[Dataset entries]
»»

What follows belongs to an exercise in optimizing a design on an open flow for small area, a short achievable clock period and few clock cycles; a production flow would make more cautious choices.
Function was checked by simulation only, so behaviour that the tests miss may differ from the original.
No activity file was given, so power comes from the tool's default toggle rates.

v6:
// fp_mod_issuer
module fp_mod_issuer
(
    input  logic           clk,
    input  logic           rst_n,
    input  logic           req_valid,
    output logic           req_ready,
    input  logic [1:0]     req_op,
    input  logic [W-1:0]   req_x,
    input  logic [W-1:0]   req_y,
    output logic           rsp_valid,
    input  logic           rsp_ready,
    output logic [W-1:0]   rsp_data,
    output logic           mod_enable,
    output logic [2*W-1:0] mod_a,
    output logic           mod_a_sign,
    input  logic           mod_done,
    input  logic [W-1:0]   mod_result
);
==> module fp_mod_issuer, before the edit <==
module fp_mod_issuer
(
    input  logic           clk,
    input  logic           rst_n,
    input  logic           req_valid,
    output logic           req_ready,
    input  logic [1:0]     req_op,
    input  logic [W-1:0]   req_x,
    input  logic [W-1:0]   req_y,
    output logic           rsp_valid,
    input  logic           rsp_ready,
    output logic [W-1:0]   rsp_data,
    output logic           mod_enable,
    output logic [2*W-1:0] mod_a,
    output logic           mod_a_sign,
    input  logic           mod_done,
    input  logic [W-1:0]   mod_result
);
    localparam int K  = 14;          
    localparam int D  = K / 2;       
    localparam int NS = 5;           
    localparam int AW = W + K + 2;   
    localparam int FW = 2*W - (NS-1)*K;  
    logic           s0v;             
    logic [1:0]     s0op;
    logic [W-1:0]   xr, yr;          
    logic [2:0]     cnt;             
    logic           nfirst;          
    logic           inj;             
    logic [D-1:0]   b_one, b_two, b_neg;  
    logic           fpend;           
    logic           f_as, f_sub;     
    logic [AW-1:0]  acc_s, acc_c;
    logic           cu, cv;          
    logic           pneg;            
    logic [(NS-1)*K-1:0] res;        
    logic           mv;              
    logic           busy;            
    logic           av, bv;          
    logic [W-1:0]   araw;
    logic s0_mul, s0_as, s0_sub, s0_red, step_go, step_last, f_fire, x_fire;
    logic moda_free, a_move, accept;
    assign s0_mul     = (s0op == OP_MUL);
    assign s0_as      = ~s0op[1];
    assign s0_sub     = (s0op == OP_SUB);
    assign s0_red     = (s0op == OP_RED);
    assign moda_free  = ~mv | mod_enable;
    assign f_fire     = fpend & moda_free;
    assign x_fire     = s0v & s0_red & ~fpend & moda_free;
    assign step_go    = s0v & ~s0_red & (nfirst | ~fpend | f_fire);
    assign step_last  = s0_as | (cnt == 3'(NS - 1));
    assign accept     = req_valid & req_ready;
    assign a_move     = av & (~bv | rsp_ready);
    assign rsp_valid  = bv;
    assign mod_a_sign = mod_a[2*W-1];
    logic       s0v_n, fpend_n, mv_n, busy_n, av_n, bv_n, men_n, rdy_n;
    logic [1:0] s0op_n;
    logic [2:0] cnt_n;
    always_comb begin
        s0v_n   = accept | (s0v & ~(x_fire | (step_go & step_last)));
        s0op_n  = accept ? req_op : s0op;
        cnt_n   = (step_go & ~step_last) ? cnt + 3'd1 : (step_go ? 3'd0 : cnt);
        fpend_n = (step_go & step_last) | (fpend & ~f_fire);
        mv_n    = f_fire | x_fire | (mv & ~mod_enable);
        busy_n  = mod_enable | (busy & ~mod_done);
        av_n    = mod_done | (av & ~a_move);
        bv_n    = a_move | (bv & ~rsp_ready);
        men_n   = mv_n & ~busy_n & ~(av_n & bv_n);
        rdy_n   = ~s0v_n |
                  (s0op_n[1] ? (s0op_n[0] ? (~fpend_n & (~mv_n | men_n))
                                          : (cnt_n == 3'(NS - 1)))
                             : (~fpend_n | ~mv_n | men_n));
    end
    logic [K:0]   bwin;              
    logic [D-1:0] e_one, e_two, e_neg;
    assign bwin = accept    ? (req_op[1] ? {req_y[K-1:0], 1'b0} : (K+1)'(2)) :
                  step_go   ? {yr[2*K-1:K], yr[K-1]} :
                  inj       ? (K+1)'(2)
                            : {yr[K-1:0], 1'b0};
    always_comb begin
        for (int i = 0; i < D; i++) begin
            e_one[i] = bwin[2*i+1] ^ bwin[2*i];
            e_two[i] = (bwin[2*i+2] & ~bwin[2*i+1] & ~bwin[2*i]) |
                       (~bwin[2*i+2] & bwin[2*i+1] & bwin[2*i]);
            e_neg[i] = bwin[2*i+2];
        end
    end
    logic [W+1:0] s_in, c_in;
    logic [W+1:0] e [D];
    assign s_in = (acc_s[AW-1:K] & {(W+2){nfirst}}) | {~nfirst, s0_sub & ~nfirst, yr & {W{inj}}};
    assign c_in = acc_c[AW-1:K] & {(W+2){nfirst}};
    for (genvar i = 0; i < D; i++) begin : g_row
        logic [W:0] m;
        assign m    = ({1'b0, xr} & {(W+1){b_one[i]}}) | ({xr, 1'b0} & {(W+1){b_two[i]}});
        assign e[i] = {~b_neg[i], m ^ {(W+1){b_neg[i]}}};
    end
    logic [AW-1:0] ns, nc;
    fp_step_csa u_csa (
        .e0(e[0]), .e1(e[1]), .e2(e[2]), .e3(e[3]), .e4(e[4]), .e5(e[5]), .e6(e[6]),
        .neg(b_neg[D-2:0]), .s_in(s_in), .c_in(c_in), .ns(ns), .nc(nc)
    );
    logic [K-1:0] lo0, lo;
    logic         lo_c0, lo_c1;
    fp_add_ks #(K) u_lo (.a(acc_s[K-1:0]), .b({acc_c[K-1:1], cu}), .ci(cv), .s(lo0), .co(lo_c0));
    assign {lo_c1, lo[K-1:K-2]} = {1'b0, lo0[K-1:K-2]} + {2'b0, pneg};
    assign lo[K-3:0] = lo0[K-3:0];
    logic [FW-1:0] fsum;
    logic          fsum_co;
    fp_add_ks #(FW) u_fsum (.a(acc_s[FW-1:0]), .b({acc_c[FW-1:1], cu}), .ci(cv), .s(fsum), .co(fsum_co));
    logic [2*W-1:0] f_val, x_val;
    assign f_val = f_as ? {{(W-1){f_sub & fsum[W]}}, fsum[W:0]} : {fsum, res};
    assign x_val = {1'b0, xr[W-2:0], yr};
    function automatic logic [W-1:0] fp_normalise(input logic [W-1:0] r);
        fp_normalise = (r >= P) ? (r - P) : r;
    endfunction
    always_ff @(posedge clk) begin
        if (!rst_n) begin
            s0v        <= 1'b0;
            cnt        <= '0;
            nfirst     <= 1'b0;
            fpend      <= 1'b0;
            mv         <= 1'b0;
            busy       <= 1'b0;
            av         <= 1'b0;
            bv         <= 1'b0;
            mod_enable <= 1'b0;
            req_ready  <= 1'b1;
        end else begin
            s0v        <= s0v_n;
            cnt        <= cnt_n;
            nfirst     <= (cnt_n != 3'd0);
            fpend      <= fpend_n;
            mv         <= mv_n;
            busy       <= busy_n;
            av         <= av_n;
            bv         <= bv_n;
            mod_enable <= men_n;
            req_ready  <= rdy_n;
        end
    end
    always_ff @(posedge clk) begin
        s0op <= s0op_n;
        if (req_ready) begin
            xr  <= req_x;
            yr  <= req_y ^ {W{req_op == OP_SUB}};
            inj <= ~req_op[1];
        end else if (step_go) begin
            yr  <= yr >> K;
            inj <= 1'b0;
        end
        b_one <= e_one;
        b_two <= e_two;
        b_neg <= e_neg;
        if (step_go) begin
            acc_s <= ns;
            acc_c <= nc;
            if (step_last) begin
                f_as  <= s0_as;
                f_sub <= s0_sub;
            end
            pneg <= b_neg[D-1];
            if (!nfirst) begin
                cu <= s0_sub;    
                cv <= 1'b0;
            end else begin
                cu  <= lo_c0 | lo_c1;
                cv  <= lo_c0 & lo_c1;
                res <= {lo[K-1:0], res[(NS-1)*K-1:K]};
            end
        end
        if (f_fire) begin
            mod_a <= f_val;
        end else if (x_fire) begin
            mod_a <= x_val;
        end
        if (mod_done) begin
            araw <= mod_result;
        end
        if (a_move) begin
            rsp_data <= fp_normalise(araw);
        end
    end
endmodule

««

### What you should do
Copy out the range of lines above starting at the line with "if (step_last) begin" and ending at the line with "lo_c0 & lo_c1;", exactly and including both.

### Result for this task
            if (step_last) begin
                f_as  <= s0_as;
                f_sub <= s0_sub;
            end
            pneg <= b_neg[D-1];
            if (!nfirst) begin
                cu <= s0_sub;    
                cv <= 1'b0;
            end else begin
                cu  <= lo_c0 | lo_c1;
                cv  <= lo_c0 & lo_c1;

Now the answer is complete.